Give again, unaltered, the lines of the listing below that run from the line having "-export ABC_AREA = 1" through the line having "run 8 against".

**** Data for this task ****

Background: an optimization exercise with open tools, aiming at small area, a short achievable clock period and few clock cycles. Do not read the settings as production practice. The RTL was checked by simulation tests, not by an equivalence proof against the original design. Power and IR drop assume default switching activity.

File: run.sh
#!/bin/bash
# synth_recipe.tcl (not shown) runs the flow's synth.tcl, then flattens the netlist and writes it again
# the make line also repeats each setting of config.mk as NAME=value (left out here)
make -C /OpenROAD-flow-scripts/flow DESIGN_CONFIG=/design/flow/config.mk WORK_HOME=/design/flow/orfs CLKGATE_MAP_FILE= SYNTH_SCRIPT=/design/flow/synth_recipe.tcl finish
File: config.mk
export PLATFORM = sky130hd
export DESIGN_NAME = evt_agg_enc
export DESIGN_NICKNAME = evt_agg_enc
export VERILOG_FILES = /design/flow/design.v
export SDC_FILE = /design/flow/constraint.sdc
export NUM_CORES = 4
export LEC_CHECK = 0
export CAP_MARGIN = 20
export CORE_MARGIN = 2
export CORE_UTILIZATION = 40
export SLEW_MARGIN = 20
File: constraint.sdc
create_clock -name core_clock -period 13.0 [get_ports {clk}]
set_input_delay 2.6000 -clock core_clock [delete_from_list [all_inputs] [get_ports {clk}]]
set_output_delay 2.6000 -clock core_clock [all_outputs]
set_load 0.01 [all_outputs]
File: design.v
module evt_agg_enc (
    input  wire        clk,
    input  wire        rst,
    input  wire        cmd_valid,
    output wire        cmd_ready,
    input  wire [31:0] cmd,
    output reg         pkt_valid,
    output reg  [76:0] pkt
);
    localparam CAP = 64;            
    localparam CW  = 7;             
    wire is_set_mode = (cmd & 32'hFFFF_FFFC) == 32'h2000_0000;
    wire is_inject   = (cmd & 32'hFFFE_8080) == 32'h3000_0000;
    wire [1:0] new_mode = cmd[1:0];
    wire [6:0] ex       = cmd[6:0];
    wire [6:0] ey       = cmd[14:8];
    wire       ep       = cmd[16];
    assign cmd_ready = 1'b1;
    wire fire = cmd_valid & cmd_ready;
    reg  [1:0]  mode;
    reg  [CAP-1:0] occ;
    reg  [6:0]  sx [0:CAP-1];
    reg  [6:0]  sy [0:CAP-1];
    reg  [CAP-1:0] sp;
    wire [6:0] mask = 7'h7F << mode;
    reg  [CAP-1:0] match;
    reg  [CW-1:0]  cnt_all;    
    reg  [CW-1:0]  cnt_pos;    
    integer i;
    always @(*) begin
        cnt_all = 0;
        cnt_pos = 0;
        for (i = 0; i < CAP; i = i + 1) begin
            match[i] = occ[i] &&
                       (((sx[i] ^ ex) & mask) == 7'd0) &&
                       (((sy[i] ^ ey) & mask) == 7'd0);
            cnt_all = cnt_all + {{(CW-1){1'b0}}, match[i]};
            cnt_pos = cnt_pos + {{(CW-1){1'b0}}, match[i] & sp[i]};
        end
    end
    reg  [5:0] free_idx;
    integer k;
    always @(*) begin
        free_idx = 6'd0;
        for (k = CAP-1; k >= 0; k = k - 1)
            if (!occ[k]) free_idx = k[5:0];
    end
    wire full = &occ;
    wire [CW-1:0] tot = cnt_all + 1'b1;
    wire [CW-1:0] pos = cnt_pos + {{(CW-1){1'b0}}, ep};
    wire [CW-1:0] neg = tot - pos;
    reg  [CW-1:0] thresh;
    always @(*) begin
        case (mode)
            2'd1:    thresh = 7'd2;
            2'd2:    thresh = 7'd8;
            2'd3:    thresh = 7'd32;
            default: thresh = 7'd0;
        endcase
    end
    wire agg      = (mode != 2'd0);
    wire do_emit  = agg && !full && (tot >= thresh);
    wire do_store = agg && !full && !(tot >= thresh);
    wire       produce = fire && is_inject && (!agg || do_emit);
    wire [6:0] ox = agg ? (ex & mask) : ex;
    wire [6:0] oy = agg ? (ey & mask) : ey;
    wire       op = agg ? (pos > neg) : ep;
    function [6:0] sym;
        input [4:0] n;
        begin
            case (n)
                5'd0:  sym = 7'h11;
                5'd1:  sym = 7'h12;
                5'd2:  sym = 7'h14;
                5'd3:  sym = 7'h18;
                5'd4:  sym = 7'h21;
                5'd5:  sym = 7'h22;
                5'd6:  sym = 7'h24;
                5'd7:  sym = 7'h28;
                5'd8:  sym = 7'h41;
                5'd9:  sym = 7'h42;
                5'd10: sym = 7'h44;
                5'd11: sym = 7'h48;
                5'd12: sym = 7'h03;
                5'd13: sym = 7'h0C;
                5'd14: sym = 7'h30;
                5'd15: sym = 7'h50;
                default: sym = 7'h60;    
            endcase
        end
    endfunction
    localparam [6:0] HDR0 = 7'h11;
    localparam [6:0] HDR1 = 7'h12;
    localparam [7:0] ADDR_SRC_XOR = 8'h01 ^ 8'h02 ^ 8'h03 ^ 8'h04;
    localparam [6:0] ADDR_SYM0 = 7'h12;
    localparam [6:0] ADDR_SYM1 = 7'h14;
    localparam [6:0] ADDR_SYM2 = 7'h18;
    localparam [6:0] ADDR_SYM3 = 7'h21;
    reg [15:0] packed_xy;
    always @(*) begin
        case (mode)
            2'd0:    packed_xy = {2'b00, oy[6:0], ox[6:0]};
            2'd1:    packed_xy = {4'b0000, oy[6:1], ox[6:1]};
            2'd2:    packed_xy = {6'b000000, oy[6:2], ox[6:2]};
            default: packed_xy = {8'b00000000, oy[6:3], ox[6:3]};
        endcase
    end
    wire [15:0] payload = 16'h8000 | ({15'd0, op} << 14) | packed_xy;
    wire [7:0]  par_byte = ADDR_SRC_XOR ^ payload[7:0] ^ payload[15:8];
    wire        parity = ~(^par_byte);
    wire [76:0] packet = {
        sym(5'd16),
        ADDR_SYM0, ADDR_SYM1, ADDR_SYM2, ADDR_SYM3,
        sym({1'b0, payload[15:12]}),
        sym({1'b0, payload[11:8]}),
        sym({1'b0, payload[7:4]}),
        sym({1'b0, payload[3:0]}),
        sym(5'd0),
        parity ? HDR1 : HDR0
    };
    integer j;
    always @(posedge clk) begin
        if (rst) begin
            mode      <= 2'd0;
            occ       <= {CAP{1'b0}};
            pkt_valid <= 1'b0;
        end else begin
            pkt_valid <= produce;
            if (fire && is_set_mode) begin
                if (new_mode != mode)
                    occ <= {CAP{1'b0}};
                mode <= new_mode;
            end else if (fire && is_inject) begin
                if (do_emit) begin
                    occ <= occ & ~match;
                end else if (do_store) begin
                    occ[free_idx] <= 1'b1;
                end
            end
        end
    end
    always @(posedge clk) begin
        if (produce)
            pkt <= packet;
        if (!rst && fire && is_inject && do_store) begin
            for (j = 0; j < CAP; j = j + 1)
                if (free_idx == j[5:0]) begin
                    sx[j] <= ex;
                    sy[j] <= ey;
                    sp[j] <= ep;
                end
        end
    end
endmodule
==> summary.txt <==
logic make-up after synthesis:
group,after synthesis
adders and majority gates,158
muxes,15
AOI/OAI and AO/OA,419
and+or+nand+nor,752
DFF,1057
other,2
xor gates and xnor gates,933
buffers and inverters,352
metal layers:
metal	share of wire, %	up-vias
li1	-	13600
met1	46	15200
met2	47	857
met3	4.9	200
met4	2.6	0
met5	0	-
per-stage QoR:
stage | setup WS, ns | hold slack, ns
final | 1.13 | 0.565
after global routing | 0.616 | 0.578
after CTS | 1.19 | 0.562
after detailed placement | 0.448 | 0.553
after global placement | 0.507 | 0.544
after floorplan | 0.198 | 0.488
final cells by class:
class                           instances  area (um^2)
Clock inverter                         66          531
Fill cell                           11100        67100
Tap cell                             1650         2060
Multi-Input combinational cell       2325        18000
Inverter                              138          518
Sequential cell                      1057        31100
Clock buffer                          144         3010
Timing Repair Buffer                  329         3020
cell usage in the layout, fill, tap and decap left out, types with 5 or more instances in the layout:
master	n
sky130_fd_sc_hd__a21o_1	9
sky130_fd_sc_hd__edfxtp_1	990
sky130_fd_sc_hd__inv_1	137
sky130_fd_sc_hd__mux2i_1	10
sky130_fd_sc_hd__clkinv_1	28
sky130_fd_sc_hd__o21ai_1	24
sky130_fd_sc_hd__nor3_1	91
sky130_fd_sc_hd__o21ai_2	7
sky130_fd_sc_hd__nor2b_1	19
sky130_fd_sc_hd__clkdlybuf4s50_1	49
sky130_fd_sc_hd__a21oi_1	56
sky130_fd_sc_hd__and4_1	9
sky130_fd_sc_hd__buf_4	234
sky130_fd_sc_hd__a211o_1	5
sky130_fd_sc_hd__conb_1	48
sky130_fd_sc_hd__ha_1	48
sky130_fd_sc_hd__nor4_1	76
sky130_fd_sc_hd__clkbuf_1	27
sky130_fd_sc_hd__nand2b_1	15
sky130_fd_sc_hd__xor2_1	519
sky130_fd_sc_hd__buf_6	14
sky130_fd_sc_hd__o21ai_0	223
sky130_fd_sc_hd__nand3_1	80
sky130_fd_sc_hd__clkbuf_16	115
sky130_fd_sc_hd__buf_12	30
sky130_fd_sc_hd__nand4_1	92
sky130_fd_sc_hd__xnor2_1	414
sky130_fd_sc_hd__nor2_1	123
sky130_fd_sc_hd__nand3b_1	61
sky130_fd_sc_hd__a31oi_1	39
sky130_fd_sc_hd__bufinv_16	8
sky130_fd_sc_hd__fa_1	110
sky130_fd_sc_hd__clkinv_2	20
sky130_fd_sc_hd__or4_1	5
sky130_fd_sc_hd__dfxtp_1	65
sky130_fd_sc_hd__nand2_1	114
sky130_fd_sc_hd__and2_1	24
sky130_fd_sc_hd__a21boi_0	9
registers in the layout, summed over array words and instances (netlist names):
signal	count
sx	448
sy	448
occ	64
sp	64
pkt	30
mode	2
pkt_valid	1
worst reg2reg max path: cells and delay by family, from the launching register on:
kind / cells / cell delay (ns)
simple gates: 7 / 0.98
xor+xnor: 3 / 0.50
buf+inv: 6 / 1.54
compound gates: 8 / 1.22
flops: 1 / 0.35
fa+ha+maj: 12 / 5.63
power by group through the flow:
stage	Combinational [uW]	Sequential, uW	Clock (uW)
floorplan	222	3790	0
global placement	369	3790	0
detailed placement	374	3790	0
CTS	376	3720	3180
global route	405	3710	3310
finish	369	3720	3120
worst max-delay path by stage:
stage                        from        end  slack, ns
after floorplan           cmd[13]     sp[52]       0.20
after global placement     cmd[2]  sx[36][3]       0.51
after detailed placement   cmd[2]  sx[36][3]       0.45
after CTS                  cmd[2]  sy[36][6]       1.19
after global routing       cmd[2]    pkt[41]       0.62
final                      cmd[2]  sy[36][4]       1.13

****
**** Data for this task ****

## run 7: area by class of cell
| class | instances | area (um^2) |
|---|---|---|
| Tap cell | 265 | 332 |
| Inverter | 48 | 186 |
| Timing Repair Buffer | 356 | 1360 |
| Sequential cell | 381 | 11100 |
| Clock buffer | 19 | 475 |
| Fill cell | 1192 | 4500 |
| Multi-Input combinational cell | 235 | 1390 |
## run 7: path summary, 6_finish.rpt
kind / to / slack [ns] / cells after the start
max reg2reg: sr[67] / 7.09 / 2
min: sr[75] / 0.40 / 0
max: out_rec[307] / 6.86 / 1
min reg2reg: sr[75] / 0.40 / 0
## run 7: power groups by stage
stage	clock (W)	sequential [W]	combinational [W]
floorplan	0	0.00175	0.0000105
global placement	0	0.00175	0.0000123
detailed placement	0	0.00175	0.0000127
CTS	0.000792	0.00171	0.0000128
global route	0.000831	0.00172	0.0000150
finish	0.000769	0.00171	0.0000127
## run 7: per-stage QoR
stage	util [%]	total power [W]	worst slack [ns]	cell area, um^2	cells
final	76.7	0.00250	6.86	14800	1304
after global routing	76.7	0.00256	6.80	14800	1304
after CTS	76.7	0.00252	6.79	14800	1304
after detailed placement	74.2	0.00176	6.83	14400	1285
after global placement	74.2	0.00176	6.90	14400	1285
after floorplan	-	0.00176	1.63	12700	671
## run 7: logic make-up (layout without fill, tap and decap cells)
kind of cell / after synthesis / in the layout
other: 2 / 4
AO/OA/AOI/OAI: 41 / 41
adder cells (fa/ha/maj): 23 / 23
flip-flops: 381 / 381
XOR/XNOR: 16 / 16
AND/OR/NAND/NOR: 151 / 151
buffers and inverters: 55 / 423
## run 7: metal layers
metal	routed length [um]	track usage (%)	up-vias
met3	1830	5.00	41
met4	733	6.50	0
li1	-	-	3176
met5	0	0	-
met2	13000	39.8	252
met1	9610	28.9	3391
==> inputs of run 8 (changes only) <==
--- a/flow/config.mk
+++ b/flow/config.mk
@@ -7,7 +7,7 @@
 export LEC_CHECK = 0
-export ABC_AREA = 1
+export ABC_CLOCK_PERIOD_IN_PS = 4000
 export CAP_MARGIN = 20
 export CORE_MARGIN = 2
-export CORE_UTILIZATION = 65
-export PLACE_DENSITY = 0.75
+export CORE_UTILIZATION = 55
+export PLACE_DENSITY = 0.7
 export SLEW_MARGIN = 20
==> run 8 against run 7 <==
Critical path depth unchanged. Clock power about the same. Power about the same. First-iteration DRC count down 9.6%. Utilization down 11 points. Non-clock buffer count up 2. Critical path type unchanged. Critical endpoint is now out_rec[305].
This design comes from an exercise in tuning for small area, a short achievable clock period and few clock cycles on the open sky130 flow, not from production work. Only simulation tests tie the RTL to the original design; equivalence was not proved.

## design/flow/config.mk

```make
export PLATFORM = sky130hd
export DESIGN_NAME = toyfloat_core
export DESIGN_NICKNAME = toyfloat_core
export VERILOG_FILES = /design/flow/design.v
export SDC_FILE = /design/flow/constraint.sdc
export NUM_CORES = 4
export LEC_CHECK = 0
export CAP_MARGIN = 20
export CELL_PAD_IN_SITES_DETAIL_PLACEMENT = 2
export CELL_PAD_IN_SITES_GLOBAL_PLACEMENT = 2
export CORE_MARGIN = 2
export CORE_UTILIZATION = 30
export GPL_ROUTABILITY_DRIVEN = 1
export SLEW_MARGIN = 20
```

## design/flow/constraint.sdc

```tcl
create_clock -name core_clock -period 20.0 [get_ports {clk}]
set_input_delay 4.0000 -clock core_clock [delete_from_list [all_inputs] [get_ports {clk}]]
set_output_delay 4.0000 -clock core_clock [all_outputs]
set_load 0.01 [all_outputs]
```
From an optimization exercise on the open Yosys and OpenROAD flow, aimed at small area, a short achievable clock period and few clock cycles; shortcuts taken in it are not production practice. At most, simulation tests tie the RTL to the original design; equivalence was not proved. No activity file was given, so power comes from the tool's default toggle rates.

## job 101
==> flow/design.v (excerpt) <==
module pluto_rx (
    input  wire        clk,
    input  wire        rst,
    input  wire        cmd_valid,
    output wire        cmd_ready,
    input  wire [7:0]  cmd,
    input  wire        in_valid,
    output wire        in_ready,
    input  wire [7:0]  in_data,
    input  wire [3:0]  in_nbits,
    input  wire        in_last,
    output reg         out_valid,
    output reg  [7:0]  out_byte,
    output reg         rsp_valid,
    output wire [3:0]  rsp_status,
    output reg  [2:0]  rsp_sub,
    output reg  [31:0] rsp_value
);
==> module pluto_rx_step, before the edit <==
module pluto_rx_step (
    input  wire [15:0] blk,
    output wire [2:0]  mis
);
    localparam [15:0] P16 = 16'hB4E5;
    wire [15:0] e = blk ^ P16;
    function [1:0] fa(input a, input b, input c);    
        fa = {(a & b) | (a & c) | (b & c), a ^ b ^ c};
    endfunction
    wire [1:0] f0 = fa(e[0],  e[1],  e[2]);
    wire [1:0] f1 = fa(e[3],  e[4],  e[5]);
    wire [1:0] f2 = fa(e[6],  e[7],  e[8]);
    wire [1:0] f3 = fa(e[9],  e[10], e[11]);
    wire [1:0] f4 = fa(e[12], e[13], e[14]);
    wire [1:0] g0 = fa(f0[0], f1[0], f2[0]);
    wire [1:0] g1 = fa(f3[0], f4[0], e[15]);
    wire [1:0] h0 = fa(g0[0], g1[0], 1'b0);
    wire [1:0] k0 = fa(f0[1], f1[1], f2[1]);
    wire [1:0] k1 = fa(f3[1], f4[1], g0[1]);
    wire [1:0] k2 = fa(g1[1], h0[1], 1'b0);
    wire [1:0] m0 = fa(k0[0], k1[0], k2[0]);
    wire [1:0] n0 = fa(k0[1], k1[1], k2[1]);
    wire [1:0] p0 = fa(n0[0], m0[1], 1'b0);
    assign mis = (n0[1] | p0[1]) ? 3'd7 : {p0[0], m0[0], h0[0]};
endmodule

****

Expected output:
-export ABC_AREA = 1
+export ABC_CLOCK_PERIOD_IN_PS = 4000
 export CAP_MARGIN = 20
 export CORE_MARGIN = 2
-export CORE_UTILIZATION = 65
-export PLACE_DENSITY = 0.75
+export CORE_UTILIZATION = 55
+export PLACE_DENSITY = 0.7
 export SLEW_MARGIN = 20
==> run 8 against run 7 <==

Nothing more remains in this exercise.